At some point in their careers, most innovative founders talk about their lightbulb moments—breakthrough discoveries in the lab; buried results from a data report you've reviewed dozens of times already; the clarity when a product problem translates to market opportunity.

For me, it wasn't a lightbulb - it was when I combined my two passions of molecular biology and computer science to make plants glow.

When I was at university, one of my first projects was to genetically modify plants to express genes capable of enabling bioluminescence. For a budding molecular biologist, this was a catalytic moment, a scientific project that demonstrated how truly remarkable plants are, and an attempt to push the boundaries on what is possible in the synthetic and plant biology spaces.

This project also demonstrated that one of the fundamental issues with natural bioluminescence is that the metabolic pathway necessary for the emission of light is largely inefficient; that is why most bioluminescent organisms in nature are quite dim and difficult to see with the naked eye.
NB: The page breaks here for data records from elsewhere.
**src/lfu_pkg.sv**
```systemverilog
// ----------------------------------------------------------------------------
// LFU cache package
// Shared constants, widths and the controller/datapath command and status
// structures.
// ----------------------------------------------------------------------------
package lfu_pkg;

    localparam int ENTRIES_DEF    = 16;
    localparam int COUNT_BITS_DEF = 16;
    localparam int CAP_W          = 5;
    localparam int DATA_W         = 32;
    localparam logic [CAP_W-1:0] CAP_RESET = 5'd16;
    localparam logic [DATA_W-1:0] MISS_VALUE = '1;

    localparam logic CMD_GET = 1'b0;
    localparam logic CMD_PUT = 1'b1;

    typedef struct packed {
        logic load;
        logic scan_clear;
        logic scan_step;
        logic apply_bump;
        logic apply_evict;
        logic apply_insert;
        logic write_value;
    } lfu_ctrl_t;

    typedef struct packed {
        logic scan_done;
        logic found;
        logic victim_ok;
        logic free_ok;
        logic full;
        logic cap_zero;
        logic is_put;
    } lfu_stat_t;

endpackage

```
**src/lfu_datapath.sv**
```systemverilog
// ----------------------------------------------------------------------------
// LFU cache datapath
// Entry storage, a one-entry-per-cycle scan for key match, victim and free
// slot, and the rank and count updates applied after the scan.
// ----------------------------------------------------------------------------
module lfu_datapath #(
    parameter int ENTRIES    = lfu_pkg::ENTRIES_DEF,
    parameter int COUNT_BITS = lfu_pkg::COUNT_BITS_DEF
) (
    input  logic                          clk,
    input  logic                          rst_n,
    input  lfu_pkg::lfu_ctrl_t            ctrl,
    output lfu_pkg::lfu_stat_t            stat,
    input  logic                          cmd,
    input  logic [lfu_pkg::DATA_W-1:0]    key,
    input  logic [lfu_pkg::DATA_W-1:0]    value,
    input  logic [lfu_pkg::CAP_W-1:0]     capacity,
    output logic [lfu_pkg::DATA_W-1:0]    found_value
);

    localparam int IDX_W  = (ENTRIES > 1) ? $clog2(ENTRIES) : 1;
    localparam int CNT_W  = $clog2(ENTRIES + 1);
    localparam int SCAN_W = $clog2(ENTRIES + 1);
    localparam logic [COUNT_BITS-1:0] COUNT_MAX = '1;

    logic                        valid_reg [ENTRIES];
    logic [lfu_pkg::DATA_W-1:0]  key_mem   [ENTRIES];
    logic [lfu_pkg::DATA_W-1:0]  value_mem [ENTRIES];
    logic [COUNT_BITS-1:0]       count_mem [ENTRIES];
    logic [IDX_W-1:0]            rank_mem  [ENTRIES];
    logic [CNT_W-1:0]            fill_reg;

    logic                        cmd_reg;
    logic [lfu_pkg::DATA_W-1:0]  key_reg;
    logic [lfu_pkg::DATA_W-1:0]  value_reg;
    logic [CNT_W-1:0]            cap_reg;
    logic [SCAN_W-1:0]           scan_reg;
    logic                        found_reg;
    logic [IDX_W-1:0]            match_reg;
    logic                        victim_ok_reg;
    logic [IDX_W-1:0]            victim_reg;
    logic [COUNT_BITS-1:0]       vcount_reg;
    logic [IDX_W-1:0]            vrank_reg;
    logic                        free_ok_reg;
    logic [IDX_W-1:0]            free_reg;

    logic [IDX_W-1:0]            cur;
    logic                        better;
    logic [IDX_W-1:0]            ins_idx;

    assign cur = scan_reg[IDX_W-1:0];

    always_comb
    begin
        better = !victim_ok_reg || (count_mem[cur] < vcount_reg)
                 || (count_mem[cur] == vcount_reg && rank_mem[cur] > vrank_reg);
    end

    assign ins_idx = victim_ok_reg && stat.full ? victim_reg : free_reg;

    assign stat.scan_done = (scan_reg == SCAN_W'(ENTRIES));
    assign stat.found     = found_reg;
    assign stat.victim_ok = victim_ok_reg;
    assign stat.free_ok   = free_ok_reg;
    assign stat.full      = (fill_reg >= cap_reg);
    assign stat.cap_zero  = (cap_reg == '0);
    assign stat.is_put    = (cmd_reg == lfu_pkg::CMD_PUT);
    assign found_value    = value_mem[match_reg];

    always_ff @(posedge clk)
    begin
        if (ctrl.load)
        begin
            cmd_reg   <= cmd;
            key_reg   <= key;
            value_reg <= value;
            if (32'(capacity) > ENTRIES)
                cap_reg <= CNT_W'(ENTRIES);
            else
                cap_reg <= CNT_W'(capacity);
        end
        if (ctrl.scan_step && valid_reg[cur])
        begin
            if (key_mem[cur] == key_reg)
                match_reg <= cur;
            if (better)
            begin
                victim_reg <= cur;
                vcount_reg <= count_mem[cur];
                vrank_reg  <= rank_mem[cur];
            end
        end
        if (ctrl.scan_step && !valid_reg[cur] && !free_ok_reg)
            free_reg <= cur;
        if (ctrl.write_value)
            value_mem[match_reg] <= value_reg;
        if (ctrl.apply_bump && count_mem[match_reg] != COUNT_MAX)
            count_mem[match_reg] <= count_mem[match_reg] + 1'b1;
        if (ctrl.apply_insert)
        begin
            key_mem[ins_idx]   <= key_reg;
            value_mem[ins_idx] <= value_reg;
            count_mem[ins_idx] <= COUNT_BITS'(1);
        end
        for (int i = 0; i < ENTRIES; i++)
        begin
            if (ctrl.apply_bump)
            begin
                if (IDX_W'(i) == match_reg)
                    rank_mem[i] <= '0;
                else if (valid_reg[i] && rank_mem[i] < rank_mem[match_reg])
                    rank_mem[i] <= rank_mem[i] + 1'b1;
            end
            if (ctrl.apply_insert)
            begin
                if (IDX_W'(i) == ins_idx)
                    rank_mem[i] <= '0;
                else if (valid_reg[i] && !(ctrl.apply_evict && IDX_W'(i) == victim_reg))
                begin
                    if (ctrl.apply_evict && rank_mem[i] > vrank_reg)
                        rank_mem[i] <= rank_mem[i];
                    else
                        rank_mem[i] <= rank_mem[i] + 1'b1;
                end
            end
        end
    end

    always_ff @(posedge clk or negedge rst_n)
    begin
        if (!rst_n)
        begin
            for (int i = 0; i < ENTRIES; i++)
                valid_reg[i] <= 1'b0;
            fill_reg      <= '0;
            scan_reg      <= '0;
            found_reg     <= 1'b0;
            victim_ok_reg <= 1'b0;
            free_ok_reg   <= 1'b0;
        end
        else
        begin
            if (ctrl.scan_clear)
            begin
                scan_reg      <= '0;
                found_reg     <= 1'b0;
                victim_ok_reg <= 1'b0;
                free_ok_reg   <= 1'b0;
            end
            else if (ctrl.scan_step)
            begin
                scan_reg <= scan_reg + 1'b1;
                if (valid_reg[cur])
                begin
                    if (key_mem[cur] == key_reg)
                        found_reg <= 1'b1;
                    victim_ok_reg <= 1'b1;
                end
                else
                    free_ok_reg <= 1'b1;
            end
            if (ctrl.apply_insert)
            begin
                valid_reg[ins_idx] <= 1'b1;
                if (!ctrl.apply_evict)
                    fill_reg <= fill_reg + 1'b1;
            end
        end
    end

endmodule

```
**src/lfu_controller.sv**
```systemverilog
// ----------------------------------------------------------------------------
// LFU cache controller
// Sequences load, scan and update for one command and issues the result
// strobe.
// ----------------------------------------------------------------------------
module lfu_controller (
    input  logic                       clk,
    input  logic                       rst_n,
    input  logic                       start,
    output logic                       busy,
    input  lfu_pkg::lfu_stat_t         stat,
    output lfu_pkg::lfu_ctrl_t         ctrl,
    input  logic [lfu_pkg::DATA_W-1:0] found_value,
    output logic                       done,
    output logic                       hit,
    output logic [lfu_pkg::DATA_W-1:0] read_value,
    output logic                       evicted
);

    typedef enum logic [1:0] {
        ST_IDLE,
        ST_SCAN,
        ST_APPLY
    } state_t;

    state_t state_reg;

    assign busy = (state_reg != ST_IDLE);

    always_comb
    begin
        ctrl = '0;
        unique case (state_reg)
            ST_IDLE:
            begin
                ctrl.load       = start;
                ctrl.scan_clear = start;
            end
            ST_SCAN:
                ctrl.scan_step = !stat.scan_done;
            ST_APPLY:
            begin
                if (stat.found)
                begin
                    if (!stat.is_put || !stat.cap_zero)
                        ctrl.apply_bump = 1'b1;
                    ctrl.write_value = stat.is_put && !stat.cap_zero;
                end
                else if (stat.is_put && !stat.cap_zero)
                begin
                    ctrl.apply_evict  = stat.full && stat.victim_ok;
                    ctrl.apply_insert = (stat.full && stat.victim_ok) || stat.free_ok;
                end
            end
            default: ctrl = '0;
        endcase
    end

    always_ff @(posedge clk or negedge rst_n)
    begin
        if (!rst_n)
        begin
            state_reg  <= ST_IDLE;
            done       <= 1'b0;
            hit        <= 1'b0;
            read_value <= '0;
            evicted    <= 1'b0;
        end
        else
        begin
            done <= 1'b0;
            unique case (state_reg)
                ST_IDLE:
                    if (start)
                        state_reg <= ST_SCAN;
                ST_SCAN:
                    if (stat.scan_done)
                        state_reg <= ST_APPLY;
                ST_APPLY:
                begin
                    state_reg  <= ST_IDLE;
                    done       <= 1'b1;
                    hit        <= stat.found;
                    read_value <= (stat.found && !stat.is_put) ? found_value
                                                               : lfu_pkg::MISS_VALUE;
                    evicted    <= !stat.found && stat.is_put && !stat.cap_zero
                                  && stat.full;
                end
                default:
                    state_reg <= ST_IDLE;
            endcase
        end
    end

endmodule

```
**src/lfu_cache_table.sv**
```systemverilog
// A command runs from start through a scan of the table, one entry per cycle,
// and an apply step to the done strobe. A new command is taken once busy falls,
// so the table does not take a command before it is through with the last.
// The done strobe is high for one cycle and cannot be stalled by the receiver.
// Reset clears all valid flags and the fill count at once; capacity resets to 16.
// ----------------------------------------------------------------------------
// LFU cache table
// Fully associative key-value cache with least-frequently-used replacement
// and least-recently-used tie break.
// ----------------------------------------------------------------------------
module lfu_cache_table #(
    parameter int ENTRIES    = lfu_pkg::ENTRIES_DEF,
    parameter int COUNT_BITS = lfu_pkg::COUNT_BITS_DEF
) (
    input  logic                        clk,
    input  logic                        rst_n,
    input  logic                        start,
    output logic                        busy,
    input  logic                        cmd,
    input  logic signed [31:0]          key,
    input  logic signed [31:0]          value,
    output logic                        done,
    output logic                        hit,
    output logic signed [31:0]          read_value,
    output logic                        evicted,
    input  logic                        cfg_valid,
    output logic                        cfg_ready,
    input  logic [lfu_pkg::CAP_W-1:0]   cfg_data
);

    logic [lfu_pkg::CAP_W-1:0]  capacity_reg;
    lfu_pkg::lfu_ctrl_t         ctrl;
    lfu_pkg::lfu_stat_t         stat;
    logic [lfu_pkg::DATA_W-1:0] found_value;
    logic [lfu_pkg::DATA_W-1:0] rd;

    assign cfg_ready  = 1'b1;
    assign read_value = signed'(rd);

    always_ff @(posedge clk or negedge rst_n)
    begin
        if (!rst_n)
            capacity_reg <= lfu_pkg::CAP_RESET;
        else if (cfg_valid)
            capacity_reg <= cfg_data;
    end

    lfu_datapath #(
        .ENTRIES    (ENTRIES),
        .COUNT_BITS (COUNT_BITS)
    ) u_datapath (
        .clk         (clk),
        .rst_n       (rst_n),
        .ctrl        (ctrl),
        .stat        (stat),
        .cmd         (cmd),
        .key         (unsigned'(key)),
        .value       (unsigned'(value)),
        .capacity    (capacity_reg),
        .found_value (found_value)
    );

    lfu_controller u_controller (
        .clk         (clk),
        .rst_n       (rst_n),
        .start       (start),
        .busy        (busy),
        .stat        (stat),
        .ctrl        (ctrl),
        .found_value (found_value),
        .done        (done),
        .hit         (hit),
        .read_value  (rd),
        .evicted     (evicted)
    );

endmodule
```
**config.mk**
```make
export PLATFORM = sky130hd
export DESIGN_NAME = lfu_cache_table
export DESIGN_NICKNAME = d
export VERILOG_FILES = /design/src/lfu_pkg.sv /design/src/lfu_datapath.sv /design/src/lfu_controller.sv /design/src/lfu_cache_table.sv
export SDC_FILE = /design/constraint.sdc
export NUM_CORES = 2
export LEC_CHECK = 0
export ABC_AREA = 1
export BUFFER_PORTS_ARGS = -buffer_cell sky130_fd_sc_hd__buf_4
export CAP_MARGIN = 20
export CORE_ASPECT_RATIO = 1.4
export CORE_MARGIN = 1
export CORE_UTILIZATION = 41
export CTS_BUF_LIST = sky130_fd_sc_hd__clkbuf_8
export DETAILED_ROUTE_END_ITERATION = 10
export SLEW_MARGIN = 20
export SYNTH_ARGS = -nofsm -noshare
export SYNTH_HDL_FRONTEND = slang
export SYNTH_SLANG_ARGS = --single-unit
```
**constraint.sdc**
```tcl
create_clock -name clk -period 5.1 [get_ports clk]
set_clock_uncertainty 0.05 [all_clocks]
set_input_delay 1.02 -clock clk [delete_from_list [all_inputs] [get_ports clk]]
set_output_delay 1.02 -clock clk [all_outputs]
set_load 0.02 [all_outputs]
```
==> flow_metrics.py <==
metrics = {
    "sta": {
        "fin_crit_sh_pct": 91.50,
        "worst_slew_pin_slew_ns": 1.086,
        "holdWs_ns": 0.1340,
        "hold_viol_final": 0,
        "slew_headroom_pct": 27.53,
        "rsz0062_at_grt": "false",
        "setup_ws_ns": 0.4333,
        "final.min_clock_period_ns": 4.667,
        "slew_viol_final": 0,
        "tns_ns": 0,
        "fmax_mhz": 214.3,
        "setup_viol": 0,
    },
    "place": {
        "dpl.hpwl_um": 119200,
        "placed_cells_incl_taps": 8614,
        "place_ws_ns": 0.5524,
        "gp_congestion": 0.9348,
        "port_buffers": 109,
    },
    "hold_path": {
        "hold_path.class": "primary input to register",
    },
    "drt": {
        "wl_per_cell_um": 22.53,
        "drt_first_pass_iters": 5,
        "drt_iter0_drc": 4661,
        "viasPerCell": 5.517,
        "routed_wl_um": 203900,
        "num_vias": 49930,
        "drc": 0,
        "ant_nets": 0,
    },
    "synth": {
        "ys_seq_area_share_pct": 65.39,
        "synth_enable_flop_cells": 1446,
        "synthAdderAreaFrac_pct": 2.837,
        "async_reset_ff_share_pct": 4.668,
        "yosysTopAreaCell": "edfxtp_1",
        "avgSynthCellArea_um2": 10.72,
        "ys_seq_elements": 1521,
        "synthSimpleGateAreaFrac_pct": 13.86,
        "synth_compound_area_share_pct": 11.87,
        "yosysUniqueCellTypes": 54,
        "yosysWarnings": 0,
        "synth-xor-area-share_pct": 0.5439,
        "syn_area_mm2": 0.06925,
        "syn_nets": 6690,
        "yosys.area.top_type_share_pct": 62.71,
        "yosys-top-cells-area": "edfxtp_1 (63%), nand2_1 (6.3%), o21ai_0 (6.0%)",
        "muxShareOfSynthArea_pct": 0.01626,
        "syn-instance-count": 6459,
        "synth_top_family_by_area": "simple AND/OR/NAND/NOR gates",
        "ys.flop_type": "edfxtp_1",
    },
    "worst_setup_path": {
        "r2r_slack_ns": 0.43,
        "critPathCapture": "u_datapath.key_mem[1][18]$_DFFE_PP_",
        "start_kind": "register",
        "ff2ff_path_depth": 10,
        "worstPathRequired_ns": 5.73,
        "crit_fanout": 15,
        "cp.arrival_ns": 5.30,
        "cp-end-kind": "register",
        "r2r-start": "u_datapath.fill_reg[4]$_DFFE_PN0P_",
        "rr_endpoint": "u_datapath.key_mem[1][18]$_DFFE_PP_",
        "worst-setup-path-type": "register to register",
        "startpoint": "u_datapath.fill_reg[4]$_DFFE_PN0P_",
    },
    "power_and_ir_drop": {
        "p_sw_mw": 11.93,
        "power_mw": 33.43,
        "p_int_mw": 21.49,
        "p_per_area_mw_per_mm2": 433.2,
        "p_comb_share_pct": 26.7,
        "swShare_pct": 35.70,
        "power_frac_clock_pct": 28.7,
        "seq_power_share_pct": 44.6,
        "peakVddDrop_v": 0.0004487,
        "static-leakage-power_nw": 29.26,
    },
    "clock_network": {
        "cts_tree": "yes",
        "cts_made_buffers": 230,
        "cts_hold_buf": 1,
        "clk_latency_ns": 1.03,
        "post_cts_buffers": 0,
        "cts-resized-gates": 0,
        "root_buffer": "clkbuf_8",
        "cts.path.max_buffers": 3,
        "h-tree-depth": 4,
        "clock-sinks": 1521,
        "clk_pin_slew_ns": 0.06,
    },
    "final_layout": {
        "synthToLayoutAreaGrowth_pct": 11.44,
        "final_cells": 9050,
        "drive_gt1_share_pct": 9.429,
        "reg.largest.list": "u_datapath.key_mem (512), u_datapath.value_mem (512), u_datapath.count_mem (256)",
        "nNetsFinal": 6828,
        "layout_commonest_cell": "edfxtp_1",
        "fillCellCount": 15610,
        "layout_common_cells": "edfxtp_1 (1446), nand2_1 (1165), o21ai_0 (834), nor2_1 (821), inv_1 (591)",
    },
    "floorplan": {
        "die_h_um": 488.3,
        "die_w_um": 349.3,
        "start_util_pct": 41.24,
        "coreArea_mm2": 0.1679,
        "ios": 111,
        "die-area_mm2": 0.1706,
        "placementRows": 178,
    },
    "global_route": {
        "antenna_found_initial": 8,
        "grt_pass1_wl_um": 303100,
        "grt_use_total_pct": 23.68,
        "grt_max_degree": 203,
        "grt_overflow": 0,
        "grt_pass1_vias": 48360,
    },
    "flow_run": {
        "maxCapViolCount": 0,
    },
    "status": {
        "status": "finished, final reports clean",
    },
}
[worst min path at each step]
stage                                                from                               endpoint  slack, ns  cells past startpoint
floorplan             u_datapath.valid_reg[0]$_DFFE_PN0N_    u_datapath.valid_reg[0]$_DFFE_PN0N_       0.39                      2
CTS                                              value[5]      u_datapath.value_reg[5]$_DFFE_PP_      0.008                      1
global placement    u_controller.state_reg[1]$_DFFE_PN0P_  u_controller.state_reg[1]$_DFFE_PN0P_       0.42                      1
finish                                           value[5]      u_datapath.value_reg[5]$_DFFE_PP_       0.13                      1
global route                                     value[5]      u_datapath.value_reg[5]$_DFFE_PP_       0.06                      1
detailed placement    u_datapath.valid_reg[0]$_DFFE_PN0N_    u_datapath.valid_reg[0]$_DFFE_PN0N_       0.42                      2
[Yosys cell counts (2+ instances only)]
library cell,instances
edfxtp_1,1446
nand2_1,1165
nor2_1,838
o21ai_0,834
inv_1,523
nand3_1,300
a21oi_1,271
clkbuf_1,180
ha_1,157
o221ai_1,128
buf_2,96
o211ai_1,96
dfrtp_1,70
nand4_1,56
o21ai_1,46
buf_1,32
buf_6,32
xor2_1,23
a21boi_0,20
buf_4,20
xnor2_1,20
o21bai_1,16
a2111oi_0,15
nor3_1,13
nor2_2,7
a211oi_1,6
a21boi_1,6
inv_2,5
dfxtp_1,4
nand2_2,4
nand3_2,4
a31oi_1,2
and3_1,2
inv_4,2
[final cells by class]
class,instances,area [um2],area share (%)
sequential,1521,45300,58.71
multi-input combinational,4046,20410,26.45
clock buffer,241,3317,4.299
tap,2250,2815,3.648
timing repair buffer,267,2232,2.893
inverter,531,2018,2.615
clock inverter,192,1066,1.381
antenna,2,5.005,0.006486
[through the flow]
stage / util, % / instance area, um2
after floorplan: - / 69250
after global placement: 43.32 / 72750
after detailed placement: 43.33 / 72760
after CTS: 45.94 / 77150
after global routing: 45.95 / 77160
final: 45.95 / 77160
[cells by family (layout without fill, tap and decap cells)]
group | Yosys count | after routing
mux | 1 | 1
flops | 1521 | 1521
compound gates | 1451 | 1451
xor+xnor | 43 | 43
other cells | 1 | 3
simple gates | 2393 | 2393
buf+inv | 892 | 1231
fa+ha+maj | 157 | 157
[critical path, cell delays in order, from the launching register on]
cell and delay (ns):
dfrtp_1 0.39, ha_1 0.33, nand2_1 0.09, o2111ai_2 0.38, nand2_1 0.34, o21ai_1 0.46, inv_1 0.08, nor2_1 0.80
nand3_1 0.50, inv_2 0.57, buf_4 0.36
[power by group through the flow]
stage                     Sequential, mW  Clock [mW]  Combinational, mW
after CTS                           14.9        9.81               8.90
after detailed placement            15.1           0               8.86
after global routing                15.0        10.3               9.94
after global placement              15.1           0               8.75
after floorplan                     15.0           0               6.00
final                               14.9        9.60               8.93
[metal layers]
metal  part of all wire [%]  global-route usage (%)  vias up
li1                       -                       -    22950
met1                     39                   28.88    24440
met2                     49                   40.36     2000
met3                    6.6                   3.864      540
met4                    5.2                   12.12        2
met5                 0.0064                       0        -
Power figures use the tool's default switching activity.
These metabolic reactions are catalyzed by special proteins known as enzymes. By optimizing these enzymes it is possible to achieve greater light output and therefore a brighter plant.

The challenge was that for the average enzyme, there are more possible mutations than there are atoms in the universe, and most of the mutations either make the enzyme worse or completely non-functional.

Most traditional approaches like 'Deep Mutational Scanning' basically involve making random mutations until you get something satisfactory - This process can cost hundreds of thousands of dollars and finding a satisfactory mutation can take years.

It dawned on me that a lot of the research that I was doing could be streamlined using machine learning models and tools. Moreover, I also noticed a shortage in high accuracy AI-based methods for enzyme optimization - This greatly piqued my interest.

This recognition led me to try to apply my knowledge of data and computer science—another passion of mine—to the large data sets obtained in molecular biology – notably in protein engineering and genetically engineering organisms.

And that directly led to the creation of the NeuroFold model, which was designed to make precise mutations that lead to enzymes with specific and desired properties.

The two key innovations behind NeuroFold are its multimodal approach to understanding the protein fitness landscape, as well as leveraging a functional baseline.

NeuroFold goes beyond traditional approaches to protein fitness prediction and enzyme optimization, which typically only focus on a single modality, such as a sequence, evolutionary information, or structure. It strategically leverages information from all three modalities in a concurrent way without "leaking" information from the other modalities. This gives NeuroFold a substantially greater understanding of the protein fitness landscape that no previous models could capture. In doing so, we dramatically shortened the time and cost associated with finding the needle in the haystack.

To make NeuroFold even more efficient, we learned to "bias" the model using an existing template. Other protein-related models, especially protein language models, can at best generalize to a very select few protein families (without fine tuning). The NeuroFold model, though, operates in a unique way where constant comparisons to the template are critical to properly constraining the model into accurately understanding the intricacies of the input structure. It was this tweak that enabled NeuroFold to achieve a 40-fold increase in performance over Meta's ESM-1v model.

Today, Neurosnap's second generation Biology Suite includes over 50 innovative artificial intelligence-based tools and models designed to accelerate research across a broad number of tasks in molecular biology. Some of the most prominent changes consist of improvements and optimizations like AlphaFold2, and the addition of new tools for drug and protein design.

Tools like Google DeepMind's AlphaFold2 were revolutionary, as they not only drastically improved scientists' ability to quickly reason about a protein's structure but also invigorated interest in computational biology.

But AlphaFold2 as designed was prohibitively expensive for larger proteins and complexes and far too technical for most researchers to use effectively. Additionally, it could also require very specialized personnel and equipment that would then need to be maintained, further adding to costs.

Using Neurosnap's AlphaFold2 implementation, which adds additional confidence metrics on top of its own metrics, scientists are able to reliably assess whether or not the production is accurate in a much shorter time frame. Moreover, scientists using the Neurosnap biology suite do not have to have sophisticated computer coding skills.

In barely a year after forming the company, Neurosnap's list of bioinformatic tools and services has grown to include drug design; inverse folding; molecular docking and dynamics; protein annotation, clustering, conformations, design, expression, folding, localization, solubility, and stability; RNA sequencing and transcriptions analysis; signal peptide detection; and toxicity prediction.

Already our tools are enhancing research in drug design, development of antibodies against specific targets, enzyme development (including industrial enzymes used in the food industry), and other life-saving and life-extending research.

It is truly humbling to know that the work resulting from a university project to make plants glow is lighting the way to democratizing essential research -- the kind that is enabling the discoveries of tomorrow.

Keaun Amani is the CEO and Founder of Neurosnap.